Ever since, when we’ve disagreed over a fact, we’ve said to each other, “Let’s ask Bob.”

Bob died this past Christmas. He was a great good friend, among the most big-hearted men I’ve known. We miss him and his feisty, curmudgeonly zest. When we disagree, we still want to ask him – at least in spirit – to be our Google, our arbiter, to know who is right.

But we couldn’t do that over our potatoes. So I wondered aloud why Sheri had been willing to believe Bob that long-ago day, but not to believe her husband. Why is it that if Bob were here, and he said something about potatoes and blood sugar, she’d believe him?

“It’s because he was older, wasn’t it?” I said.

And she said, “That’s a blog post.”

Sunday, February 13, 2011

Q & A

You have questions? We have (some)
answers
We sometimes wonder: What questions do people really want to ask us about our age difference?


And over the past two years, we’ve answered most of them on the 100+ posts on this blog.
Q: How do you deal with the fact that the older woman will probably die well before the younger man?
A: Michael thinks about it a lot.
Q. What was it like to meet his/her parents?
A. A lot more stressful for Sheri than for Michael. And pretty stressful for Michael’s mom, at first.
Q. Does the older woman worry about being left for a younger woman?
A. Sometimes. See death question, above.
Q. How did you deal with not having children?
A. We are still dealing with it: Michael here….. Sheri here.
Q. In the beginning, did you think he was just a boytoy?
Q. Have you ever been mistaken for mother and son?
A. Yes
Q. What was the sex like and has it changed?
A. This is about as close to that as we’re ready to go.



Sunday, February 6, 2011

Him+17, countrified

Sheri’s a merciless editor – even of her husband’s words -- and nothing I write gets out of the house without her reading it first. Likewise, I read her work. We collaborate. We butt heads. And in the end, what we write is better for our collaboration.
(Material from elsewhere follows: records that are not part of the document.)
Context: an optimization exercise on an open-source flow, tuned for small area, a short achievable clock period and few clock cycles per item. The choices shown serve that exercise and are no tape-out recipe. The RTL was checked by simulation tests, not by an equivalence proof against the original design. Power and IR drop assume default switching activity.

===== flow/flow/run.sh =====
#!/bin/bash
# Standard ORFS layout (the standard.sh) with these changes:
#  - the port buffers are made from the smallest buffer cell
#    (sky130_fd_sc_hd__buf_1) instead of buffer_ports' default choice;
#    timing repair still resizes them where the paths need it;
#  - synthesis leaves adders as plain gates for abc (ADDER_MAP_FILE empty)
#    rather than extracting them into fa/ha cells;
#  - clock tree synthesis adds no dummy load cells.
# Registers, their names and the synthesis script are otherwise unchanged.
set -uo pipefail
export BUFFER_PORTS_ARGS="-buffer_cell sky130_fd_sc_hd__buf_1"
export CTS_ARGS="-sink_clustering_enable -repair_clock_nets -dont_use_dummy_load -sink_clustering_size 40 -buf_list {sky130_fd_sc_hd__clkbuf_2 sky130_fd_sc_hd__clkbuf_4}"
bash standard.sh ADDER_MAP_FILE= SETUP_MOVE_SEQUENCE=unbuffer,sizeup,swap finish > standard_flow.log 2>&1
status=$?
cp -r orfs/logs/sky130hd/bit_encoder/base orfs_logs 2>/dev/null
exit $status

===== flow/standard.sh =====
#!/bin/bash
# synth_recipe.tcl (not shown) runs the flow's synth.tcl, then flattens the netlist and writes it again
# the make line also repeats each setting of config.mk as NAME=value (left out here)
make -C /OpenROAD-flow-scripts/flow DESIGN_CONFIG=/design/flow/config.mk WORK_HOME=/design/flow/orfs CLKGATE_MAP_FILE= SYNTH_SCRIPT=/design/flow/synth_recipe.tcl "${@:-finish}"

===== flow/config.mk =====
export PLATFORM = sky130hd
export DESIGN_NAME = bit_encoder
export DESIGN_NICKNAME = bit_encoder
export VERILOG_FILES = /design/flow/design.v
export SDC_FILE = /design/flow/constraint.sdc
export NUM_CORES = 4
export LEC_CHECK = 0
export ABC_AREA = 1
export CAP_MARGIN = 20
export CORE_MARGIN = 2
export CORE_UTILIZATION = 40
export PLACE_DENSITY = 0.6
export SETUP_SLACK_MARGIN = 3.05
export SLEW_MARGIN = 20

===== flow/constraint.sdc =====
create_clock -name core_clock -period 6.0 [get_ports {clk}]
set_input_delay 1.2000 -clock core_clock [delete_from_list [all_inputs] [get_ports {clk}]]
set_output_delay 1.2000 -clock core_clock [all_outputs]
set_load 0.01 [all_outputs]

===== flow/design.v =====
module bit_encoder (
    input  wire        clk,
    input  wire        rst,         
    input  wire        cmd_valid,
    output wire        cmd_ready,
    input  wire [31:0] cmd_data,
    output wire        out_valid,
    input  wire        out_ready,
    output wire [7:0]  out_data,
    output wire [15:0] status,
    output wire        err
);
    localparam [1:0] CAUSE_BAD_OP    = 2'd1;
    localparam [1:0] CAUSE_RSVD_NZ   = 2'd2;
    localparam [1:0] CAUSE_BAD_WIDTH = 2'd3;
    reg [7:1]  pb;
    reg [2:0]  pn;
    reg        err_q;
    reg [1:0]  ecause;
    reg        trunc;
    reg [7:0]  ob0;
    reg [7:0]  ob1;
    reg        ov;
    reg        ov2;
    wire [7:0] pb8 = {pb, 1'b0};
    wire [1:0]  op    = cmd_data[31:30];
    wire [4:0]  width = cmd_data[20:16];
    wire [15:0] value = cmd_data[15:0];
    wire rsvd_nz   = |cmd_data[29:21];
    wire low_nz    = |cmd_data[20:0];
    wire width_bad = (width == 5'd0) || (width > 5'd16);
    wire is_flush  = (op == 2'b01) && !rsvd_nz && !low_nz;
    wire is_encode = (op == 2'b00) && !rsvd_nz && !width_bad;
    wire [1:0] cause = op[1]                 ? CAUSE_BAD_OP :
                       (op[0] || rsvd_nz)    ? CAUSE_RSVD_NZ :
                                               CAUSE_BAD_WIDTH;
    wire       g0     = pn[0] & width[0];
    wire       p1     = pn[1] ^ width[1];
    wire       c1     = (pn[1] & width[1]) | (p1 & g0);
    wire       p2     = pn[2] ^ width[2];
    wire       c2     = (pn[2] & width[2]) | (p2 & c1);
    wire [2:0] pn_new = {p2 ^ c1, p1 ^ g0, pn[0] ^ width[0]};
    wire       nb0    = width[4] | width[3] | c2;      
    wire       nb2    = width[4] | (width[3] & c2);
    wire       nb_lane1 = !width[4] && (width[3] ^ c2);
    wire [23:0] ys0 = pn_new[0] ? {1'b0, value, 7'd0} : {value, 8'd0};
    wire [23:0] ys1 = pn_new[1] ? {2'b0, ys0[23:2]}  : ys0;
    wire [23:0] y   = pn_new[2] ? {4'b0, ys1[23:4]}  : ys1;
    wire [7:0]  lane  = nb2 ? y[23:16] : nb_lane1 ? y[15:8] : y[7:0];
    wire [7:0]  pmask = 8'hFF >> pn;
    wire [7:0]  top   = pb8 | (lane & pmask);
    wire [7:0]  byte1 = y[15:8];
    wire [7:0]  pb_lo = y[7:0];
    wire [7:0]  pb_nx = nb0 ? pb_lo : top;
    wire value_trunc = (|(lane & ~pmask))
                     | (!nb0 && (|y[15:8]))
                     | (!nb2 && (|y[23:16]));
    assign cmd_ready = !ov2 && (!ov || out_ready);
    wire   accept    = cmd_valid && cmd_ready;
    assign out_valid = ov;
    assign out_data  = ob0;
    always @(posedge clk) begin
        if (rst) begin
            ob0 <= 8'd0;
            ob1 <= 8'd0;
        end else begin
            if (!ov || out_ready)
                ob0 <= ov2 ? ob1 : top;
            if (!ov2)
                ob1 <= byte1;
        end
    end
    always @(posedge clk) begin
        if (rst) begin
            pb     <= 7'd0;
            pn     <= 3'd0;
            err_q  <= 1'b0;
            ecause <= 2'd0;
            trunc  <= 1'b0;
            ov     <= 1'b0;
            ov2    <= 1'b0;
        end else if (accept) begin
            ov  <= (is_encode && nb0) || (is_flush && pn != 3'd0);
            ov2 <= is_encode && nb2;
            if (is_encode) begin
                pb  <= pb_nx[7:1];
                pn  <= pn_new;
                if (value_trunc)
                    trunc <= 1'b1;
            end else if (is_flush) begin
                pb  <= 7'd0;
                pn  <= 3'd0;
            end else if (!err_q) begin
                err_q  <= 1'b1;
                ecause <= cause;
            end
        end else if (ov && out_ready) begin
            ov  <= ov2;
            ov2 <= 1'b0;
        end
    end
    assign status = {1'b0, trunc, ecause, err_q, pn, pb8};
    assign err    = err_q;
endmodule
Our marriage is, too.


So I’m rooting for Marty Stuart and Connie Smith, a husband and his seventeen-years-older wife, who right now are Grammy Award nominees for a duet called “I Run To You.” The show will be broadcast next week, on Feb. 13, 8 p.m. east coast time, on CBS. The couple are competing for Best Country Collaboration with Vocals. Stuart is up for another for Best Country Instrumental; both songs come from his album Ghost Train: The Studio B Sessions.
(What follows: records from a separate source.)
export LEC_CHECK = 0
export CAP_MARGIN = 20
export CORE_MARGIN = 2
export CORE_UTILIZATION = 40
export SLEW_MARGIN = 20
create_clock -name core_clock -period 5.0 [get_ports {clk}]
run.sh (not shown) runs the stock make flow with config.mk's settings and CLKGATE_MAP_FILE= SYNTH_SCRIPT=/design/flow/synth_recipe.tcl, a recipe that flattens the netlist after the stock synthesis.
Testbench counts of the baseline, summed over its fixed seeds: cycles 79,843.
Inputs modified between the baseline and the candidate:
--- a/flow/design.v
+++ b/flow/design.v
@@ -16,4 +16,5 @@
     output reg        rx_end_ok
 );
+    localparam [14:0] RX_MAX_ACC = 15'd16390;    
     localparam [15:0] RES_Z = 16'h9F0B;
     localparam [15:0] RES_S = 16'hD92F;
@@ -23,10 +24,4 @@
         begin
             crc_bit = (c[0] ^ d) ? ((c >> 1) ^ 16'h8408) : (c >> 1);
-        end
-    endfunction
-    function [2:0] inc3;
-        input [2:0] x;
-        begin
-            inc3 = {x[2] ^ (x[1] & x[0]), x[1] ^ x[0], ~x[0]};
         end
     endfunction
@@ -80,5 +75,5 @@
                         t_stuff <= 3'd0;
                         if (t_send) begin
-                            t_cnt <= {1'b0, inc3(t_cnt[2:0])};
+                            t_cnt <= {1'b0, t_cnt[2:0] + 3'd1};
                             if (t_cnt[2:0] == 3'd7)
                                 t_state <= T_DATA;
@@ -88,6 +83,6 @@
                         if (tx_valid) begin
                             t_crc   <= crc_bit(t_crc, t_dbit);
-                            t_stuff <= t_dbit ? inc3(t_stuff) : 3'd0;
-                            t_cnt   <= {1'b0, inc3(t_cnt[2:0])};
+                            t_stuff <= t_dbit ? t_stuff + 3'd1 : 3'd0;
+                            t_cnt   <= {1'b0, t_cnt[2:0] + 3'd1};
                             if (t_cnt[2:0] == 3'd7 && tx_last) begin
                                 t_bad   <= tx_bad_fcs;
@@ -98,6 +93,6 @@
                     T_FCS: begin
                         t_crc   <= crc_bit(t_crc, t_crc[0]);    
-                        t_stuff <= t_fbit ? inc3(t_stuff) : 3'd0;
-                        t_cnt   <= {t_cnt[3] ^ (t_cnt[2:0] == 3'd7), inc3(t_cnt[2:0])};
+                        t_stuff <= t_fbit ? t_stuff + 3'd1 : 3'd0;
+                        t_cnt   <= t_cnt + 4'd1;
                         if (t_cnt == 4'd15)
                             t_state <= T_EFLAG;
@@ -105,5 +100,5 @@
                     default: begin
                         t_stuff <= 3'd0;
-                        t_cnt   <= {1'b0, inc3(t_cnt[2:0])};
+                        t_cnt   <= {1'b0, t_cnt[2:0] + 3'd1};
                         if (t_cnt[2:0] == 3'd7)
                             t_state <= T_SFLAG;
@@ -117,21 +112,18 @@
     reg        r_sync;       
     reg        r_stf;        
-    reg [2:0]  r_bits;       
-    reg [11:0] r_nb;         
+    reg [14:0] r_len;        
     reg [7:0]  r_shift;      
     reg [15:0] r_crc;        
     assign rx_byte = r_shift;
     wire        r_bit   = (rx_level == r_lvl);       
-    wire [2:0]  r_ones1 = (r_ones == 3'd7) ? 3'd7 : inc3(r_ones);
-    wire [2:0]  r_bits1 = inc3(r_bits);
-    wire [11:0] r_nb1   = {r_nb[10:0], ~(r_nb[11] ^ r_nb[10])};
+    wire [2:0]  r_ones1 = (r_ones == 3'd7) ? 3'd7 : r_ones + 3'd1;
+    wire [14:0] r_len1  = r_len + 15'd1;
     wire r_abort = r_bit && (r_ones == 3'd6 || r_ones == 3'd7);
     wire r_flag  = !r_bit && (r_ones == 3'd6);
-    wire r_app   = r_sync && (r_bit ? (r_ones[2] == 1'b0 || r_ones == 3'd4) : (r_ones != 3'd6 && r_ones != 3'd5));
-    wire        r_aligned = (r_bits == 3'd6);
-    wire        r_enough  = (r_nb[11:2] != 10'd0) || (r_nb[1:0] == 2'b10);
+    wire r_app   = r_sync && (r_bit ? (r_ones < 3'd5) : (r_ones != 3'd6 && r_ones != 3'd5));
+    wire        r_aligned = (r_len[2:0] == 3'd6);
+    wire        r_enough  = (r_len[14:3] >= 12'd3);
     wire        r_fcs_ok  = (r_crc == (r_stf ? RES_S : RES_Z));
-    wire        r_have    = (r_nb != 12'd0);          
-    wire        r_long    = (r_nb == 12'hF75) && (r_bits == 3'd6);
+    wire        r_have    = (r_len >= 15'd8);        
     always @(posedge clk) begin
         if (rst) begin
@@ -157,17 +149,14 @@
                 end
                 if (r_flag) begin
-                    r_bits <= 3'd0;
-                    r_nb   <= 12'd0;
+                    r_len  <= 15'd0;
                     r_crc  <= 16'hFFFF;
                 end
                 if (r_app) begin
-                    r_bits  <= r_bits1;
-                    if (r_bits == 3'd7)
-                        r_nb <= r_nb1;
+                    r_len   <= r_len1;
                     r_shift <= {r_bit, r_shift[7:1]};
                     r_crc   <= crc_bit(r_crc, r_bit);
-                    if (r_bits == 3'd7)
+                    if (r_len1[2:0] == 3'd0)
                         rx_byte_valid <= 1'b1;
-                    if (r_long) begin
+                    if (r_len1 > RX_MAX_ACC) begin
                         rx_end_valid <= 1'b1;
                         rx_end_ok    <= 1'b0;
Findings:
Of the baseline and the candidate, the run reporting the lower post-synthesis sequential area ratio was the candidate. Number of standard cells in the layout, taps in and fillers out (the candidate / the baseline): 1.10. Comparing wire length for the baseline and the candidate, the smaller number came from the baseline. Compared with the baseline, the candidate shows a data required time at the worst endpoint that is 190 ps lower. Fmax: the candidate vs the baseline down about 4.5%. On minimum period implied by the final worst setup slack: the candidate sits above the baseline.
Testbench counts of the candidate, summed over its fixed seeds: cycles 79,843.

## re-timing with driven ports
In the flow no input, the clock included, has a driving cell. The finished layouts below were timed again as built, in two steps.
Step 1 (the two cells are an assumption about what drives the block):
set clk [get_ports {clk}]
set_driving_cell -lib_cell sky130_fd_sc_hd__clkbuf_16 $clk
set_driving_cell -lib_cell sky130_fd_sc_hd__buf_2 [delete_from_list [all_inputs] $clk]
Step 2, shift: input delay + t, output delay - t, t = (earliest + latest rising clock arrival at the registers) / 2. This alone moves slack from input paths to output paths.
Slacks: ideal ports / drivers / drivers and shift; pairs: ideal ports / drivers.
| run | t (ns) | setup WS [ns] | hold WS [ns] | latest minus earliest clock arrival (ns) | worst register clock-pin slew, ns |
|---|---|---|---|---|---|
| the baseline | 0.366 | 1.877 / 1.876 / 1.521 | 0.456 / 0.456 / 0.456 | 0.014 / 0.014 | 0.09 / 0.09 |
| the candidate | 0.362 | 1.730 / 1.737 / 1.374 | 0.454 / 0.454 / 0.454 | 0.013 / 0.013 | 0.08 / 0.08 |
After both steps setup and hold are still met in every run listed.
Context: an optimization exercise on an open-source flow, tuned for small area, a short achievable clock period and few clock cycles per item. The choices shown serve that exercise and are no tape-out recipe.
Function was checked by simulation only, so behaviour that the tests miss may differ from the original.

try-violet:
Design tea_cbc_engine, start of the top module:
module tea_cbc_engine (
    input  wire         clk,
    input  wire         rst,
    input  wire         in_valid,
    output wire         in_ready,
    input  wire [1:0]   in_op,
    input  wire         in_first,
    input  wire [127:0] in_key,
    input  wire [31:0]  in_a,
    input  wire [31:0]  in_b,
    output wire         out_valid,
    input  wire         out_ready,
    output wire [31:0]  out_a,
    output wire [31:0]  out_b
);
    reg [31:0] p, q;           
    reg [63:0] kr;             
    reg [31:0] cv_a, cv_b;     
    reg        cvz;            
    reg [5:0]  n;              
    reg        run, fixe, fixd, outv, dec;
    reg [31:0] s;              
    function [31:0] s_of;
        input [4:0] j;
        begin
            case (j)
            5'd0: s_of = 32'h9E3779B9;
            5'd1: s_of = 32'h3C6EF372;
            5'd2: s_of = 32'hDAA66D2B;
            5'd3: s_of = 32'h78DDE6E4;
            5'd4: s_of = 32'h1715609D;
            5'd5: s_of = 32'hB54CDA56;
            5'd6: s_of = 32'h5384540F;
            5'd7: s_of = 32'hF1BBCDC8;
            5'd8: s_of = 32'h8FF34781;
            5'd9: s_of = 32'h2E2AC13A;
            5'd10: s_of = 32'hCC623AF3;
            5'd11: s_of = 32'h6A99B4AC;
            5'd12: s_of = 32'h08D12E65;
            5'd13: s_of = 32'hA708A81E;
            5'd14: s_of = 32'h454021D7;
            5'd15: s_of = 32'hE3779B90;
            5'd16: s_of = 32'h81AF1549;
            5'd17: s_of = 32'h1FE68F02;
            5'd18: s_of = 32'hBE1E08BB;
            5'd19: s_of = 32'h5C558274;
            5'd20: s_of = 32'hFA8CFC2D;
            5'd21: s_of = 32'h98C475E6;
            5'd22: s_of = 32'h36FBEF9F;
            5'd23: s_of = 32'hD5336958;
            5'd24: s_of = 32'h736AE311;
            5'd25: s_of = 32'h11A25CCA;
            5'd26: s_of = 32'hAFD9D683;
            5'd27: s_of = 32'h4E11503C;
            5'd28: s_of = 32'hEC48C9F5;
            5'd29: s_of = 32'h8A8043AE;
            5'd30: s_of = 32'h28B7BD67;
            5'd31: s_of = 32'hC6EF3720;
            endcase
        end
    endfunction
    function [31:0] add;
        input [31:0] x, y;
        input        inv, ci;
        reg   [31:0] u, g, p, gn, pn;
  ...
Settings: LEC_CHECK=0, CAP_MARGIN=20, CORE_MARGIN=2, CORE_UTILIZATION=40, CTS_BUF_LIST=sky130_fd_sc_hd__clkbuf_4, SLEW_MARGIN=20; clock period 11.0 ns.
standard.sh (not shown) runs the stock make flow with config.mk's settings and CLKGATE_MAP_FILE= SYNTH_SCRIPT=/design/flow/synth_recipe.tcl, a recipe that flattens the netlist after the stock synthesis.
==> flow/flow/run.sh <==
#!/bin/bash
# The standard layout (standard.sh) with one change: buffer_ports buffers
# every input and output port with sky130_fd_sc_hd__buf_1 rather than the
# cell it picks itself (clkdlybuf4s50_1, 2.7 times the area).
# Timing repair aims 6.5 ns below the clock period.
set -euo pipefail
bash standard.sh BUFFER_PORTS_ARGS="-buffer_cell sky130_fd_sc_hd__buf_1" SETUP_SLACK_MARGIN=6.5 finish > standard.log 2>&1
Testbench counts of try-violet, summed over its fixed seeds: cycles 211,208, items 3,200.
The couple married in 1997, having first met when Marty was a 12-year-old who saw Connie perform at a fair in his hometown. She forgot him, but he didn’t forget her. You can watch them perform “I Run To You” in this video.


.

I’m no country music expert, and the song is likable enough, but I’m saying the outfits are more fabulous than the tune. Nevertheless can’t we all agree that husband-and-wife teams with a seventeen-year age difference deserve mega-national awards? Isn’t there a Pulitzer Prize for blogging collaborations?

Can’t we also agree that I’d look yes-yes-yes in a silk scarf and sequins?